Figure 2

Constitutive reduction in neuronal DTH results in depressed feeding behavior. Two independent RNAi transgenic lines (DTHA, inserted on chromosome 2, and DTHK, on chromosome 3) were used to titrate constitutive knockdown of DTH levels throughout CNS development. The pixel intensity of the DTH-immunofluorescence of the most distal dorsolateral neurons in the ventral ganglion was determined to ascertain the extent of DTH knockdown (A). Scale bar = 50 μm. Larval brains were dissected from each genotype using the pan-neuronal elav^C155 (B) or THGal4 drivers (C).
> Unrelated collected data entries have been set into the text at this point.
==> src/cpuPkg.sv <==
/*
 * Shared types for the accumulator processor.
 * Holds the bus structs, the opcode and state encodings and the default widths.
 * Every design file imports what it needs from here.
 */
`default_nettype none

package cpuPkg;

	parameter int dataWidth = 8;
	parameter int addrWidth = 16;

	// Fixed encodings; the addressing mode is part of the name
	typedef enum logic [7:0] {
		opNop    = 8'h00,
		opLdaImm = 8'h10,
		opAddImm = 8'h11,
		opSubImm = 8'h12,
		opAndImm = 8'h13,
		opOraImm = 8'h14,
		opLdaAbs = 8'h20,
		opAddAbs = 8'h21,
		opSubAbs = 8'h22,
		opAndAbs = 8'h23,
		opOraAbs = 8'h24,
		opStaAbs = 8'h25,
		opJmpAbs = 8'h26,
		opCla    = 8'h30,
		opIna    = 8'h31,
		opDca    = 8'h32,
		opCpa    = 8'h33,
		opClc    = 8'h34,
		opSec    = 8'h35,
		opBeq    = 8'h40,
		opBne    = 8'h41,
		opBcc    = 8'h42,
		opBcs    = 8'h43,
		opHlt    = 8'hff
	} opcodeT;

	typedef enum logic [2:0] {
		stFetch, stDecode, stOperandLow, stOperandHigh,
		stDataAccess, stExecute, stHalted, stTrapped
	} stateT;

	typedef enum logic [3:0] {
		hold, load, add, sub, andOp, orOp,
		clear, inc, dec, complement, clearCarry, setCarry
	} aluOpT;

	typedef enum logic [1:0] {fromPc, fromOperand} addrSelT;

	typedef struct packed {
		logic cyc;
		logic stb;
		logic we;
		logic [addrWidth-1:0] adr;
		logic [dataWidth-1:0] dat;
	} wbReqT;

	typedef struct packed {
		logic ack;
		logic [dataWidth-1:0] dat;
	} wbRspT;

	typedef struct packed {
		logic start; // One-cycle pulse
		logic write;
		addrSelT addrSel;
	} busCmdT;

	typedef struct packed {
		logic increment;
		logic loadAbsolute;
		logic branch;
	} pcCtrlT;

	typedef struct packed {
		logic carry;
		logic zero;
		logic negative;
	} flagsT;

endpackage

`default_nettype wire
==> src/cpuTop.sv <==
/*
 * Processor top level. Wires the control FSM, program counter, bus master
 * and accumulator together behind one Wishbone classic master port.
 */
`default_nettype none

module cpuTop import cpuPkg::*; #(
	parameter int dataWidth = cpuPkg::dataWidth,
	parameter int addrWidth = cpuPkg::addrWidth
) (
	input logic CLK,
	input logic rstN,
	output wbReqT wbReq,
	input wbRspT wbRsp,
	output logic halted,
	output logic badOpcode
);

	busCmdT busCmd;
	pcCtrlT pcCtrl;
	aluOpT aluOp;
	opcodeT instr;
	flagsT flags;
	logic latchLow;
	logic loadInstr;
	logic done;
	logic [dataWidth-1:0] rdData;
	logic [dataWidth-1:0] acc;
	logic [addrWidth-1:0] pc;
	logic [addrWidth-1:0] operandAddr;

	cpuControl control (
		.CLK(CLK), .rstN(rstN), .instr(instr), .flags(flags), .done(done),
		.busCmd(busCmd), .latchLow(latchLow), .pcCtrl(pcCtrl), .aluOp(aluOp),
		.loadInstr(loadInstr), .halted(halted), .badOpcode(badOpcode)
	);

	programCounter #(.addrWidth(addrWidth), .dataWidth(dataWidth)) counter (
		.CLK(CLK), .rstN(rstN), .pcCtrl(pcCtrl), .operandAddr(operandAddr),
		.offset(rdData), .pc(pc)
	);

	busMaster #(.dataWidth(dataWidth), .addrWidth(addrWidth)) master (
		.CLK(CLK), .rstN(rstN), .busCmd(busCmd), .pc(pc), .acc(acc),
		.latchLow(latchLow), .wbReq(wbReq), .wbRsp(wbRsp), .done(done),
		.rdData(rdData), .operandAddr(operandAddr)
	);

	accumulatorUnit #(.dataWidth(dataWidth)) accumulator (
		.CLK(CLK), .rstN(rstN), .aluOp(aluOp), .loadInstr(loadInstr),
		.rdData(rdData), .instr(instr), .acc(acc), .flags(flags)
	);

endmodule

`default_nettype wire

==> src/accumulatorUnit.sv <==
/*
 * Instruction register, accumulator and flags.
 * Applies one accumulator action per cycle; flags change with the
 * accumulator in the same cycle.
 */
`default_nettype none

module accumulatorUnit import cpuPkg::*; #(
	parameter int dataWidth = cpuPkg::dataWidth
) (
	input logic CLK,
	input logic rstN,
	input aluOpT aluOp,
	input logic loadInstr,
	input logic [dataWidth-1:0] rdData,
	output opcodeT instr,
	output logic [dataWidth-1:0] acc,
	output flagsT flags
);

	logic [dataWidth-1:0] operand;
	logic [dataWidth:0] sumWide;
	logic [dataWidth:0] diffWide;
	logic [dataWidth-1:0] result;
	logic carryNext;

	// INA and DCA share the adder with a constant one
	assign operand = (aluOp == inc || aluOp == dec) ? dataWidth'(1) : rdData;
	assign sumWide = {1'b0, acc} + {1'b0, operand};
	assign diffWide = {1'b0, acc} - {1'b0, operand}; // Top bit is the borrow

	always_comb begin
		result = acc;
		carryNext = flags.carry;
		case (aluOp)
			load: result = rdData;
			add, inc: begin
				result = sumWide[dataWidth-1:0];
				carryNext = sumWide[dataWidth];
			end
			sub, dec: begin
				result = diffWide[dataWidth-1:0];
				carryNext = diffWide[dataWidth];
			end
			andOp: result = acc & rdData;
			orOp: result = acc | rdData;
			clear: result = '0;
			complement: result = ~acc;
			clearCarry: carryNext = 1'b0;
			setCarry: carryNext = 1'b1;
			default: result = acc;
		endcase
	end

	always_ff @(posedge CLK) begin
		if (!rstN) begin
			instr <= opNop;
			acc <= '0;
			flags <= '0;
		end else begin
			if (loadInstr)
				instr <= opcodeT'(rdData);
			if (aluOp != hold) begin
				acc <= result;
				flags <= '{carry: carryNext, zero: (result == '0),
					negative: result[dataWidth-1]};
			end
		end
	end

endmodule

`default_nettype wire

==> src/busMaster.sv <==
/*
 * Wishbone classic master. Runs one access per start command, holds the
 * request stable until ack, latches the read byte and builds the
 * operand address from the captured low byte and the last byte read.
 */
`default_nettype none

module busMaster import cpuPkg::*; #(
	parameter int dataWidth = cpuPkg::dataWidth,
	parameter int addrWidth = cpuPkg::addrWidth
) (
	input logic CLK,
	input logic rstN,
	input busCmdT busCmd,
	input logic [addrWidth-1:0] pc,
	input logic [dataWidth-1:0] acc,
	input logic latchLow,
	output wbReqT wbReq,
	input wbRspT wbRsp,
	output logic done,
	output logic [dataWidth-1:0] rdData,
	output logic [addrWidth-1:0] operandAddr
);

	logic active; // Drives both cyc and stb
	logic weReg;
	logic [addrWidth-1:0] adrReg;
	logic [dataWidth-1:0] datReg;
	logic [dataWidth-1:0] lowByte;
	logic finish;

	assign finish = active && wbRsp.ack;

	always_ff @(posedge CLK) begin
		if (!rstN) begin
			active <= 1'b0;
			weReg <= 1'b0;
			done <= 1'b0;
		end else begin
			done <= finish;
			if (busCmd.start) begin
				active <= 1'b1;
				weReg <= busCmd.write;
			end else if (finish) begin
				active <= 1'b0;
				weReg <= 1'b0;
			end
		end
	end

	always_ff @(posedge CLK) begin
		if (busCmd.start) begin
			adrReg <= (busCmd.addrSel == fromOperand) ? operandAddr : pc;
			datReg <= acc;
		end
		if (finish)
			rdData <= wbRsp.dat;
		if (latchLow)
			lowByte <= rdData;
	end

	// High byte is whatever was read last
	assign operandAddr = addrWidth'({rdData, lowByte});

	assign wbReq = '{cyc: active, stb: active, we: weReg, adr: adrReg, dat: datReg};

endmodule

`default_nettype wire

==> src/programCounter.sv <==
/*
 * Program counter. Steps past each fetched byte, loads absolute jump
 * targets and adds signed branch offsets.
 */
`default_nettype none

module programCounter import cpuPkg::*; #(
	parameter int addrWidth = cpuPkg::addrWidth,
	parameter int dataWidth = cpuPkg::dataWidth
) (
	input logic CLK,
	input logic rstN,
	input pcCtrlT pcCtrl,
	input logic [addrWidth-1:0] operandAddr,
	input logic [dataWidth-1:0] offset,
	output logic [addrWidth-1:0] pc
);

	logic [addrWidth-1:0] nextPc;
	logic [addrWidth-1:0] offsetExt;
	logic [addrWidth-1:0] branchTarget;

	assign nextPc = pc + addrWidth'(1);

	// Offset counts from the byte after itself
	assign offsetExt = {{(addrWidth-dataWidth){offset[dataWidth-1]}}, offset};
	assign branchTarget = nextPc + offsetExt;

	always_ff @(posedge CLK) begin
		if (!rstN) begin
			pc <= '0;
		end else if (pcCtrl.branch) begin
			pc <= branchTarget;
		end else if (pcCtrl.loadAbsolute) begin
			pc <= operandAddr;
		end else if (pcCtrl.increment) begin
			pc <= nextPc;
		end
	end

endmodule

`default_nettype wire

==> src/cpuControl.sv <==
/*
 * Instruction state machine. Walks fetch, decode, operand and data cycles,
 * issues one bus command per access and steers the counter and accumulator.
 */
`default_nettype none

module cpuControl import cpuPkg::*; (
	input logic CLK,
	input logic rstN,
	input opcodeT instr,
	input flagsT flags,
	input logic done,
	output busCmdT busCmd,
	output logic latchLow,
	output pcCtrlT pcCtrl,
	output aluOpT aluOp,
	output logic loadInstr,
	output logic halted,
	output logic badOpcode
);

	stateT state, nextState;
	busCmdT cmdNext;

	function automatic aluOpT aluFor(opcodeT op);
		case (op)
			opLdaImm, opLdaAbs: return load;
			opAddImm, opAddAbs: return add;
			opSubImm, opSubAbs: return sub;
			opAndImm, opAndAbs: return andOp;
			opOraImm, opOraAbs: return orOp;
			opCla: return clear;
			opIna: return inc;
			opDca: return dec;
			opCpa: return complement;
			opClc: return clearCarry;
			opSec: return setCarry;
			default: return hold; // NOP and STA leave acc alone
		endcase
	endfunction

	function automatic logic branchTaken(opcodeT op, flagsT f);
		case (op)
			opBeq: return f.zero;
			opBne: return !f.zero;
			opBcc: return !f.carry;
			opBcs: return f.carry;
			default: return 1'b0;
		endcase
	endfunction

	always_comb begin
		nextState = state;
		aluOp = hold;
		loadInstr = 1'b0;
		latchLow = 1'b0;
		pcCtrl = '0;
		case (state)
			stFetch: if (done) begin
				loadInstr = 1'b1;
				pcCtrl.increment = 1'b1;
				nextState = stDecode;
			end
			stDecode: case (instr)
				opLdaImm, opAddImm, opSubImm, opAndImm, opOraImm,
				opBeq, opBne, opBcc, opBcs,
				opLdaAbs, opAddAbs, opSubAbs, opAndAbs, opOraAbs,
				opStaAbs, opJmpAbs: nextState = stOperandLow;
				opNop, opCla, opIna, opDca, opCpa, opClc, opSec: nextState = stExecute;
				opHlt: nextState = stHalted;
				default: nextState = stTrapped;
			endcase
			stOperandLow: if (done) begin
				case (instr)
					opLdaAbs, opAddAbs, opSubAbs, opAndAbs, opOraAbs,
					opStaAbs, opJmpAbs: begin
						latchLow = 1'b1; // Low address byte first
						pcCtrl.increment = 1'b1;
						nextState = stOperandHigh;
					end
					opBeq, opBne, opBcc, opBcs: begin
						pcCtrl.branch = branchTaken(instr, flags);
						pcCtrl.increment = !branchTaken(instr, flags);
						nextState = stFetch;
					end
					default: begin
						aluOp = aluFor(instr); // Immediate operand in rdData
						pcCtrl.increment = 1'b1;
						nextState = stFetch;
					end
				endcase
			end
			stOperandHigh: if (done) begin
				if (instr == opJmpAbs) begin
					pcCtrl.loadAbsolute = 1'b1;
					nextState = stFetch;
				end else begin
					pcCtrl.increment = 1'b1;
					nextState = stDataAccess;
				end
			end
			stDataAccess: if (done) begin
				aluOp = aluFor(instr);
				nextState = stFetch;
			end
			stExecute: begin
				aluOp = aluFor(instr);
				nextState = stFetch;
			end
			stHalted, stTrapped: nextState = state; // Wait for reset
			default: nextState = stTrapped;
		endcase
	end

	// Command goes out the cycle a bus state is entered
	always_comb begin
		cmdNext.start = (nextState != state) && (nextState == stFetch ||
			nextState == stOperandLow || nextState == stOperandHigh ||
			nextState == stDataAccess);
		cmdNext.write = (nextState == stDataAccess) && (instr == opStaAbs);
		cmdNext.addrSel = (nextState == stDataAccess) ? fromOperand : fromPc;
	end

	always_ff @(posedge CLK) begin
		if (!rstN) begin
			state <= stExecute; // Runs the reset NOP, then fetches
			busCmd <= '0;
		end else begin
			state <= nextState;
			busCmd <= cmdNext;
		end
	end

	assign halted = (state == stHalted);
	assign badOpcode = (state == stTrapped);

endmodule

`default_nettype wire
Brains from all animals were assessed in parallel. The DA cell pattern in each brain was visualized with a polyclonal antibody raised against DTH (Neckameyer et al, 2000) and viewed under fluorescence. elav/w¹¹¹⁸, n = 30 neurons [control]; elav/THK, n = 18 neurons; elav/THA, n = 15 neurons; elav/THA;THK, n = 13 neurons; THGal4/w¹¹¹⁸, n = 30 neurons [control]; THGal4/THK, n = 22 neurons; THGal4/THA, n = 18 neurons; THGal4/THA;THK, n = 26 neurons. *p < 0.05, ***p < 0.001, one way ANOVA followed by Tukey's post-test. The animals were then assayed for feeding (D) and locomotor behavior (E) (including an additional control, w¹¹¹⁸/THA;THK). E. Locomotion was unaffected. *p < 0.05, **p < 0.01, ***p < 0.001, one way ANOVA followed by Tukey's multiple comparisons post-test. n = 40 for behavioral analyses, from 4-6 independent experiments. Lines above the graph depict standard error of the mean.